El punto final de la Guerra la puso uno de los más horribles naufragios que se recuerdan en esta costa, brava y escabrosa, frecuentemente oscurecida por mares gruesas  y violentas galernas. Quiso Bonet enviar enfermos, tropa y botín de Gijón a San Vicente de la Barquera, todavía en poder de los franceses. Para ello no había otra posibilidad que la mar para lo que armó una flotilla que se hizo a la vela con un sospechoso viento del SW. A la altura de Ribadesella el vendaval arreció ya franco del NW a la vez que la mar crecía con sorprendente rapidez. Pidieron y suplicaron los marineros de Candas y Luanco a los franceses arribar para buscar refugio en Ribadesella, pero estos se negaron por no caer prisioneros. Llegando a Llanes, en punta Jarri, la galerna ya estaba formada y otra vez suplicaron los marineros a los franceses para salvar sus vidas arribando al puerto de la Villa. Caso omiso hicieron los franceses que no queriendo caer en manos de los llaniscos, acabaron en las de la Parca, ya que, finalmente, se produjo la tragedia. Los gritos de angustia y desesperación, arrastrados por el viento, pudieron oírse durante toda la noche en los acantilados de La Talá y San Pedro y en el mismo Fuerte. En los naufragios perecieron 120 franceses y ochenta bravos marineros asturianos.  

Pero para nosotros, los llaniscos de mi generación San Pedro es sobre todo el escenario de nuestros primeros, tan torpes como apasionados, besos de amor. 
Y hoy la mar, que también besa las rocas, más traviesa que brava, incita más al recuerdo de esos amores que a la épica de balleneros, naufragios y batallas.
Entonces miro al sur, a Viango, al Cuera:

En realidad es una espina dorsal abandonada.

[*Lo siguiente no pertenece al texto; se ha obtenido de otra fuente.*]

[src/rtl/mdh_regs.svh]
// constants of the microcode download handler: opcodes, subcommands, flag bits, sizes
// assumes inclusion by bare name from the package and the design modules
// Operation
// - opcode 92h selects the microcode download handler
// - feature 03h offset mode, 07h single transfer
// - sector count: lba low high, count low
// - host sends whole sectors only, never partial
// - abort on reserved feature or security lock
// - failed requested reload sets uncorrectable flag
// - spin down after reload when spin-up disabled
// - offset mode offset: lba high and mid
// - host sends offset segments in ascending order
// - first offset segment starts at offset zero
// - offset mismatch aborts and discards gathered image
// - final segment: verify then store whole image
// - new firmware active after final transfer ends
// - other command executes and drops partial image
// - reset drops partial image, then resets
// - payload is opaque, passed on uninterpreted
`ifndef MDH_REGS_SVH
`define MDH_REGS_SVH
`define MDH_OP_DOWNLOAD 8'h92
`define MDH_SUB_OFFSET 8'h03
`define MDH_SUB_SINGLE 8'h07
`define MDH_SECTOR_PAD 8'h00
`define MDH_WORD_W 16
`define MDH_FIFO_DEPTH 16
`define MDH_ERR_ABT 2
`define MDH_ERR_UNC 6
`define MDH_ST_BSY 7
`define MDH_ST_RDY 6
`define MDH_ST_DF 5
`define MDH_ST_DSC 4
`define MDH_ST_DRQ 3
`define MDH_ST_ERR 0
`define MDH_ERR_RESET 8'h00
`define MDH_ST_RESET 8'h50
`define MDH_OFF_ZERO 16'h0000
`define MDH_WORDS_ZERO 24'h000000
`define MDH_WORDS_ONE 24'h000001
`endif

[src/rtl/mdh_pkg.sv]
// types shared by both ends of the microcode download handler
// assumes mdh_regs.svh is on the include path
`include "mdh_regs.svh"
package mdh_pkg;
   typedef enum logic [1:0] {
      MDH_D_IDLE = 2'b00,
      MDH_D_DATA = 2'b01,
      MDH_D_END = 2'b10
   } mdh_dev_state_t;
   typedef enum logic [1:0] {
      MDH_H_IDLE = 2'b00,
      MDH_H_CMD = 2'b01,
      MDH_H_DATA = 2'b10,
      MDH_H_WAIT = 2'b11
   } mdh_host_state_t;
   typedef struct packed {
      mdh_dev_state_t state;
      logic cmd_ready;
      logic [15:0] expected_off;
      logic [15:0] count;
      logic [23:0] words_left;
      logic final_seg;
      logic [7:0] error;
      logic [7:0] status;
      logic done;
      logic commit;
      logic discard;
      logic spin_down;
      logic fw_active;
      logic other_valid;
      logic [7:0] other_code;
   } mdh_dev_s_t;
   typedef struct packed {
      mdh_host_state_t state;
      logic cmd_valid;
      logic [7:0] code;
      logic [7:0] feature;
      logic [15:0] count;
      logic [15:0] offset;
      logic [15:0] seg_off;
      logic [23:0] words_left;
      logic dvalid;
      logic [15:0] dword;
      logic soft_reset;
      logic res_done;
      logic [7:0] res_status;
      logic [7:0] res_error;
   } mdh_host_s_t;
endpackage
==> src/core/spc_pkg.sv <==
// Package for the lane PLL and clock-recovery control block.
// Holds register offsets, field positions, reset values, states and carriers.
package spc_pkg;

    localparam int unsigned ADDR_W = 12;

    localparam logic [ADDR_W-1:0] ADDR_RECOVERY_MODE = 12'h0230;
    localparam logic [ADDR_W-1:0] ADDR_EQ_BIAS = 12'h0268;
    localparam logic [ADDR_W-1:0] ADDR_SYNTH_CTRL = 12'h0280;
    localparam logic [ADDR_W-1:0] ADDR_LOCK_STATUS = 12'h0281;
    localparam logic [ADDR_W-1:0] ADDR_LOCK_CONFIG = 12'h0282;

    localparam logic [7:0] RST_RECOVERY_MODE = 8'h20;
    localparam logic [7:0] RST_EQ_BIAS = 8'h72;
    localparam logic [7:0] RST_SYNTH_CTRL = 8'h00;
    localparam logic [7:0] RST_LOCK_CONFIG = 8'h0C;
    localparam logic [7:0] MASK_SYNTH_CTRL = 8'h07;
    localparam logic [7:0] MASK_LOCK_CONFIG = 8'h0D;
    localparam logic [7:0] ZERO_BYTE = 8'h00;

    localparam int unsigned HALF_RATE_BIT = 5;
    localparam int unsigned OVERSAMPLE_BIT = 1;
    localparam int unsigned EQ_POWER_LSB = 6;
    localparam int unsigned RECAL_BIT = 2;
    localparam int unsigned ENABLE_BIT = 0;
    localparam int unsigned OSC_LEVEL_BIT = 0;
    localparam int unsigned LOCK_WIN_LSB = 2;

    localparam int unsigned ST_ABOVE_BIT = 5;
    localparam int unsigned ST_BELOW_BIT = 4;
    localparam int unsigned ST_PUMP_BIT = 3;
    localparam int unsigned ST_VCO_BIT = 2;
    localparam int unsigned ST_BIAS_BIT = 1;
    localparam int unsigned ST_LOCK_BIT = 0;

    typedef enum logic [4:0] {
        ST_OFF = 5'b0_0001,
        ST_BIAS = 5'b0_0010,
        ST_VCO_CAL = 5'b0_0100,
        ST_PUMP_CAL = 5'b0_1000,
        ST_RUN = 5'b1_0000
    } spc_fsm_e;

    // Analog front-end indications, all synchronous to the register clock.
    typedef struct packed {
        logic bias_ready;
        logic vco_cal_done;
        logic pump_cal_done;
        logic lock_raw;
        logic pump_above;
        logic pump_below;
    } spc_analog_s;

    // Controls driven into the analog front end.
    typedef struct packed {
        logic half_rate;
        logic oversample;
        logic [1:0] eq_power;
        logic bias_enable;
        logic vco_cal_run;
        logic pump_cal_run;
    } spc_ctrl_s;

endpackage
===== src/rtl/dram_bank_decode_refresh.sv =====
// DRAM bank decode, address multiplexer, automatic acknowledge and refresh timer
//
// Contract
// - Refresh requests repeat every 16 to 4096 crystal periods, in steps of 16.
// - Refresh period is sixteen times (period field plus one) crystal periods.
// - Bank configuration registers keep their contents through every reset.
// - High half holds base bits A31..A17 in 15..1, write permit in 0.
// - Write permit 0 blocks writes; read and write both blocked disables bank.
// - Read permit at low bit 15 blocks reads when 0.
// - Function codes 6,5,2,1 enabled by low bits 14,13,10,9; none disables bank.
// - Match width at low bits 7..4 compares that many top bits from A31.
// - A nonzero base bit outside the compared range prevents any match.
// - Column address carries eight plus size-field bits; size at low bits 3..1.
// - Size and wait settings come from bank 0 only; bank 1 fields ignored.
// - Wait select 0 gives zero wait states, 1 gives one wait state.
// - Write part of a test-and-set to DRAM always has zero wait states.
// - Chip selects auto-acknowledge after 0 to 14 waits or use external acknowledge.
// - Chip-select test-and-set write lasts like an ordinary write there.
// - Row phase drives fifteen contiguous address bits on the muxed lines.
// - Writing refresh period restarts the timer and refreshes at once.
// - Chip selects beat bank 0, bank 0 beats bank 1.
// - DRAM accesses ignore external acknowledge; always acknowledged internally.
// - First column strobe drives upper byte, second the lower byte.
//
// The Wishbone slave port is this design's own decision.
`timescale 1ns/1ps
`include "dram_ctl_defines.svh"

module dram_bank_decode_refresh #(
  parameter int unsigned XTAL_DIV = 1  // Clock cycles per crystal period
) (
  input  wire logic                    clk,      // 100 MHz clock
  input  wire logic                    rst_n,    // Asynchronous reset, active low
  input  wire logic                    wb_cyc,   // Wishbone cycle
  input  wire logic                    wb_stb,   // Wishbone strobe
  input  wire logic                    wb_we,    // Wishbone write enable
  input  wire logic [31:0]             wb_adr,   // Wishbone byte address
  input  wire logic [3:0]              wb_sel,   // Wishbone byte selects
  input  wire logic [31:0]             wb_dat_w, // Wishbone write data
  output logic      [31:0]             wb_dat_r, // Wishbone read data
  output logic                         wb_ack,   // Wishbone acknowledge
  input  wire dram_ctl_pkg::cpu_req_t  cpu_req,  // Core bus request
  input  wire logic                    ext_ack,  // External acknowledge for chip selects
  output dram_ctl_pkg::dram_pins_t     dram,     // DRAM pins
  output logic                         transfer_acknowledge, // Automatic acknowledge pulse
  output logic                         refresh_active        // Refresh cycle under way
);
  import dram_ctl_pkg::*;

  // -------------------------------------------------------------------------
  // Helpers
  // -------------------------------------------------------------------------
  function automatic logic bank_match(input logic [15:0] hi, input logic [15:0] lo, input logic [31:1] a);
    logic ok;
    logic [3:0] w;
    ok = 1'b1;
    w  = lo[`DRC_MATCH_MSB:`DRC_MATCH_LSB];
    for (int i = 0; i < 15; i++)
    begin
      if (4'(i) < w)
      begin
        if (hi[`DRC_BASE_MSB - i] != a[31 - i])
          ok = 1'b0;
      end
      else if (hi[`DRC_BASE_MSB - i])
        ok = 1'b0;
    end
    return ok;
  endfunction : bank_match

  function automatic logic bank_permit(input logic [15:0] hi, input logic [15:0] lo, input logic wr,
                                       input logic [2:0] fc);
    logic rw_ok;
    logic fc_ok;
    rw_ok = wr ? hi[`DRC_WRITE_PERMIT_BIT] : lo[`DRC_READ_PERMIT_BIT];
    unique case (fc)
      3'h6:    fc_ok = lo[`DRC_FC6_BIT];
      3'h5:    fc_ok = lo[`DRC_FC5_BIT];
      3'h2:    fc_ok = lo[`DRC_FC2_BIT];
      3'h1:    fc_ok = lo[`DRC_FC1_BIT];
      default: fc_ok = 1'b0;
    endcase
    return rw_ok & fc_ok;
  endfunction : bank_permit

  function automatic logic [14:0] row_address(input logic [31:1] a, input logic [2:0] sz);
    logic [31:0] full;
    full = {a, 1'b0} >> (`DRC_ROW_BASE_SHIFT + int'(sz));
    return full[14:0];
  endfunction : row_address

  function automatic logic [15:0] merge16(input logic [15:0] old, input logic [31:0] d, input logic [3:0] s);
    return {s[1] ? d[15:8] : old[15:8], s[0] ? d[7:0] : old[7:0]};
  endfunction : merge16

  // -------------------------------------------------------------------------
  // Configuration storage: deliberately no reset, contents random at power-up
  // -------------------------------------------------------------------------
  logic [15:0] b0_hi;
  logic [15:0] b0_lo;
  logic [15:0] b1_hi;
  logic [15:0] b1_lo;
  logic [31:0] cs_wait;

  ctl_regs_t   s;
  ctl_regs_t   next_s;
  logic        wr_en;
  logic [27:0] idx;
  logic        sel0;
  logic        sel1;
  logic [3:0]  cs_code;
  logic        ws;
  logic        xtick;
  logic        fire;

  assign idx   = wb_adr[29:2];
  assign wr_en = wb_cyc & wb_stb & wb_we & s.wb_ack;

  always_ff @(posedge clk)
  begin
    if (wr_en)
    begin
      unique case (idx)
        `DRC_IDX_B0_HIGH: b0_hi <= merge16(b0_hi, wb_dat_w, wb_sel);
        `DRC_IDX_B0_LOW:  b0_lo <= merge16(b0_lo, wb_dat_w, wb_sel);
        `DRC_IDX_B1_HIGH: b1_hi <= merge16(b1_hi, wb_dat_w, wb_sel);
        `DRC_IDX_B1_LOW:  b1_lo <= merge16(b1_lo, wb_dat_w, wb_sel);
        `DRC_IDX_CS_WAIT:
        begin
          for (int b = 0; b < 4; b++)
            if (wb_sel[b])
              cs_wait[8*b +: 8] <= wb_dat_w[8*b +: 8];
        end
        default: ;
      endcase
    end
  end

  // -------------------------------------------------------------------------
  // Decode of the held request
  // -------------------------------------------------------------------------
  always_comb
  begin
    // Match alone is not enough: a blocked bank lets the access fall through
    sel0 = bank_match(b0_hi, b0_lo, s.req.addr) & bank_permit(b0_hi, b0_lo, s.req.write, s.req.fc);
    sel1 = ~sel0 & bank_match(b1_hi, b1_lo, s.req.addr)
           & bank_permit(b1_hi, b1_lo, s.req.write, s.req.fc);
    cs_code = `DRC_CS_EXT_CODE;
    for (int c = 7; c >= 0; c--)
      if (s.req.cs_hit[c])
        cs_code = cs_wait[4*c +: 4];
    ws = b0_lo[`DRC_WAIT_BIT] & ~s.req.test_and_set_op;
  end

  assign xtick = (s.xdiv == 16'(XTAL_DIV - 1));
  assign fire  = xtick && (s.pre == 4'(`DRC_REFRESH_STEP - 1)) && (s.tmr == 8'h00);

  // -------------------------------------------------------------------------
  // Next-state logic
  // -------------------------------------------------------------------------
  always_comb
  begin
    next_s = s;
    next_s.transfer_acknowledge = 1'b0;

    // Register bus: one-wait answer, unmapped reads return zero
    next_s.wb_ack = wb_cyc & wb_stb & ~s.wb_ack;
    next_s.wb_dat = 32'h0;
    unique case (idx)
      `DRC_IDX_B0_HIGH: next_s.wb_dat = {16'h0, b0_hi};
      `DRC_IDX_B0_LOW:  next_s.wb_dat = {16'h0, b0_lo};
      `DRC_IDX_B1_HIGH: next_s.wb_dat = {16'h0, b1_hi};
      `DRC_IDX_B1_LOW:  next_s.wb_dat = {16'h0, b1_lo};
      `DRC_IDX_REFRESH: next_s.wb_dat = {24'h0, s.period};
      `DRC_IDX_CS_WAIT: next_s.wb_dat = cs_wait;
      `DRC_IDX_STATUS:  next_s.wb_dat = {24'h0, s.st, s.held, s.bank, s.refresh_active, s.pending};
      default:          next_s.wb_dat = 32'h0;
    endcase

    // Refresh timer: 16 crystal periods per step of the period field
    next_s.xdiv = xtick ? 16'h0 : s.xdiv + 16'h1;
    if (xtick)
    begin
      next_s.pre = s.pre + 4'h1;
      if (s.pre == 4'(`DRC_REFRESH_STEP - 1))
        next_s.tmr = (s.tmr == 8'h00) ? s.period : s.tmr - 8'h1;
    end
    if (wr_en && idx == `DRC_IDX_REFRESH && wb_sel[0])
    begin
      next_s.period = wb_dat_w[7:0];
      next_s.tmr    = wb_dat_w[7:0];
      next_s.pre    = 4'h0;
      next_s.xdiv   = 16'h0;
    end

    // Request capture: a start arriving while busy waits here
    if (cpu_req.start)
    begin
      next_s.req  = cpu_req;
      next_s.held = 1'b1;
    end

    unique case (s.st)
      ST_IDLE:
      begin
        if (s.pending)
        begin
          next_s.st             = ST_REF_CAS;
          next_s.refresh_active = 1'b1;
          next_s.pins.upper_byte_column_strobe_n = 1'b0;
          next_s.pins.lower_byte_column_strobe_n = 1'b0;
        end
        else if (s.held)
        begin
          next_s.held = cpu_req.start;
          if (|s.req.cs_hit)
          begin
            next_s.cnt = cs_code;
            next_s.st  = (cs_code == `DRC_CS_EXT_CODE) ? ST_CS_EXT : ST_CS_CNT;
          end
          else if (sel0 | sel1)
          begin
            next_s.bank = sel1;
            next_s.st   = ST_ROW;
            next_s.pins.muxed_memory_address = row_address(s.req.addr, b0_lo[`DRC_SIZE_MSB:`DRC_SIZE_LSB]);
            next_s.pins.ras_n = sel1 ? 2'b01 : 2'b10;
          end
        end
      end
      ST_ROW:
      begin
        next_s.st  = ST_COL;
        next_s.cnt = {3'h0, ws};
        next_s.pins.muxed_memory_address = s.req.addr[15:1];
        next_s.pins.upper_byte_column_strobe_n = ~s.req.be[1];
        next_s.pins.lower_byte_column_strobe_n = ~s.req.be[0];
        next_s.pins.memory_write_strobe_n      = ~s.req.write;
      end
      ST_COL:
      begin
        if (s.cnt == 4'h0)
        begin
          next_s.transfer_acknowledge = 1'b1;
          next_s.st = ST_ACK;
        end
        else
          next_s.cnt = s.cnt - 4'h1;
      end
      ST_ACK:
      begin
        next_s.st   = ST_IDLE;
        next_s.pins.ras_n = 2'b11;
        next_s.pins.upper_byte_column_strobe_n = 1'b1;
        next_s.pins.lower_byte_column_strobe_n = 1'b1;
        next_s.pins.memory_write_strobe_n      = 1'b1;
      end
      ST_REF_CAS:
      begin
        // Both banks and both bytes refresh together, column strobe first
        next_s.st         = ST_REF_RAS;
        next_s.pins.ras_n = 2'b00;
      end
      ST_REF_RAS:
      begin
        next_s.st         = ST_REF_END;
        next_s.pins.upper_byte_column_strobe_n = 1'b1;
        next_s.pins.lower_byte_column_strobe_n = 1'b1;
      end
      ST_REF_END:
      begin
        next_s.st             = ST_IDLE;
        next_s.pins.ras_n     = 2'b11;
        next_s.refresh_active = 1'b0;
      end
      ST_CS_CNT:
      begin
        if (s.cnt == 4'h0)
        begin
          next_s.transfer_acknowledge = 1'b1;
          next_s.st = ST_IDLE;
        end
        else
          next_s.cnt = s.cnt - 4'h1;
      end
      ST_CS_EXT:
      begin
        // The device drives no acknowledge; the external one ends the cycle
        if (ext_ack)
          next_s.st = ST_IDLE;
      end
      default: next_s.st = ST_IDLE;
    endcase

    // A refresh taken in this cycle cannot swallow a new timer event
    if (s.st == ST_IDLE && s.pending)
      next_s.pending = 1'b0;
    if (fire || (wr_en && idx == `DRC_IDX_REFRESH && wb_sel[0]))
      next_s.pending = 1'b1;
  end

  // -------------------------------------------------------------------------
  // State register
  // -------------------------------------------------------------------------
  always_ff @(posedge clk or negedge rst_n)
  begin
    if (!rst_n)
    begin
      s        <= '0;
      s.st     <= ST_IDLE;
      s.period <= `DRC_REFRESH_RESET;
      s.tmr    <= `DRC_REFRESH_RESET;
      s.pins   <= '{muxed_memory_address: 15'h0, ras_n: 2'b11, upper_byte_column_strobe_n: 1'b1,
                    lower_byte_column_strobe_n: 1'b1, memory_write_strobe_n: 1'b1};
    end
    else
      s <= next_s;
  end

  assign wb_ack               = s.wb_ack;
  assign wb_dat_r             = s.wb_dat;
  assign dram                 = s.pins;
  assign transfer_acknowledge = s.transfer_acknowledge;
  assign refresh_active       = s.refresh_active;

  // -------------------------------------------------------------------------
  // Checks
  // -------------------------------------------------------------------------
  logic [12:0] gap;
  logic        gap_ok;

  always_ff @(posedge clk or negedge rst_n)
  begin
    if (!rst_n)
    begin
      gap    <= 13'h0;
      gap_ok <= 1'b0;
    end
    else if (wr_en && idx == `DRC_IDX_REFRESH)
    begin
      gap    <= 13'h0;
      gap_ok <= 1'b0;
    end
    else if (fire)
    begin
      gap    <= 13'h1;
      gap_ok <= (XTAL_DIV == 1);
    end
    else
      gap <= gap + 13'h1;
  end

  refresh_period_a: assert property (@(posedge clk) disable iff (!rst_n)
    (fire && gap_ok) |-> (gap == 13'(`DRC_REFRESH_STEP * (int'(s.period) + 1))))
    else $error("refresh period differs from sixteen times field plus one");
  refresh_write_a: assert property (@(posedge clk) disable iff (!rst_n)
    (wr_en && idx == `DRC_IDX_REFRESH && wb_sel[0] && s.st != ST_IDLE) |=> s.pending)
    else $error("refresh period write did not request a refresh");
  refresh_seq_a: assert property (@(posedge clk) disable iff (!rst_n)
    (s.st == ST_IDLE && s.pending) |=> (s.pins.upper_byte_column_strobe_n == 1'b0 && s.pins.ras_n == 2'b11)
    ##1 (s.pins.ras_n == 2'b00) ##1 (s.pins.upper_byte_column_strobe_n && s.pins.ras_n == 2'b00)
    ##1 (s.pins.ras_n == 2'b11))
    else $error("refresh cycle not column before row");
  rmw_zero_wait_a: assert property (@(posedge clk) disable iff (!rst_n)
    (s.st == ST_ROW && s.req.test_and_set_op) |=> ##1 s.transfer_acknowledge)
    else $error("test-and-set write to DRAM was not zero wait");
  one_wait_a: assert property (@(posedge clk) disable iff (!rst_n)
    (s.st == ST_ROW && !s.req.test_and_set_op && b0_lo[`DRC_WAIT_BIT]) |=> ##1 !s.transfer_acknowledge
    ##1 s.transfer_acknowledge)
    else $error("one wait state DRAM timing wrong");
  cs_priority_a: assert property (@(posedge clk) disable iff (!rst_n)
    (s.st == ST_IDLE && !s.pending && s.held && |s.req.cs_hit) |=> (s.pins.ras_n == 2'b11 && s.st inside
    {ST_CS_CNT, ST_CS_EXT}))
    else $error("chip select lost priority to DRAM");
  blocked_bank_a: assert property (@(posedge clk) disable iff (!rst_n)
    (s.st == ST_IDLE && !s.pending && s.held && !(|s.req.cs_hit) && !sel0 && !sel1) |=> s.st == ST_IDLE)
    else $error("blocked bank started a DRAM cycle");
  column_phase_a: assert property (@(posedge clk) disable iff (!rst_n)
    (s.st == ST_COL) |-> (s.pins.muxed_memory_address == s.req.addr[15:1]
    && s.pins.upper_byte_column_strobe_n == !s.req.be[1] && s.pins.lower_byte_column_strobe_n == !s.req.be[0]))
    else $error("column phase address or byte strobes wrong");
  row_phase_a: assert property (@(posedge clk) disable iff (!rst_n)
    (s.st == ST_ROW) |-> (s.pins.muxed_memory_address
    == row_address(s.req.addr, b0_lo[`DRC_SIZE_MSB:`DRC_SIZE_LSB])))
    else $error("row address not contiguous upper bits");
  ext_only_cs_a: assert property (@(posedge clk) disable iff (!rst_n)
    (s.st == ST_CS_EXT) |-> (s.pins.ras_n == 2'b11 && !s.transfer_acknowledge))
    else $error("external acknowledge path used for DRAM");
  wb_ack_pulse_a: assert property (@(posedge clk) disable iff (!rst_n)
    s.wb_ack |=> !s.wb_ack)
    else $error("bus acknowledge longer than one cycle");

  refresh_seen_c: cover property (@(posedge clk) disable iff (!rst_n) s.st == ST_REF_END);
  dram_wait_c:    cover property (@(posedge clk) disable iff (!rst_n) s.st == ST_COL && s.cnt == 4'h1);
  cs_ext_c:       cover property (@(posedge clk) disable iff (!rst_n) s.st == ST_CS_EXT && ext_ack);
  rmw_dram_c:     cover property (@(posedge clk) disable iff (!rst_n) s.st == ST_ROW && s.req.test_and_set_op);

endmodule : dram_bank_decode_refresh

El monstruo, un dragón, o un dinosaurio, pero mucho mayor de lo que nunca se haya imaginado hasta ahora. Un bicho de unos veinte kilómetros de largo del hocico hasta la cola. Las partes más altas de las blancas vértebras superan los mil metros de alto. Sólo asoma una pequeña parte de los blancos huesos. A fin de cuentas el monstruo debió morir hace decenas de miles de años. Polvo eres. Tierra. Cinco mil millones de años. Y dicen que no hay hermosura en la vejez, ¿o sigues siendo una cría?– una criína diría Pilarina Junco- ¿cuántos años llevan las olas de la mar esculpiendo las rocas- afilando las sierras, agudizando los puñales- de Toró?. La tierra ha colonizado el esqueleto, las verdes laderas cubren- donde antes hubo escamosa piel de saurio- los costillares y hay hayas imposibles que cuelgan del abismo – de la apófisis espinosa de una lumbar- esperando el primer rayo. Pero desde San Pedro nada consigue ocultar la evidencia de la espina dorsal. Desde San Pedro se ve la Villa mucho mejor que desde el Cristo. Se ve y se lee: amor patriae pulcherima virtus (el amor a la patria es la más hermosa de las virtudes)

No digo que no sea una virtud, pero amor, lo que se dice amor…amor…, amor de verdad, el de por una mujer.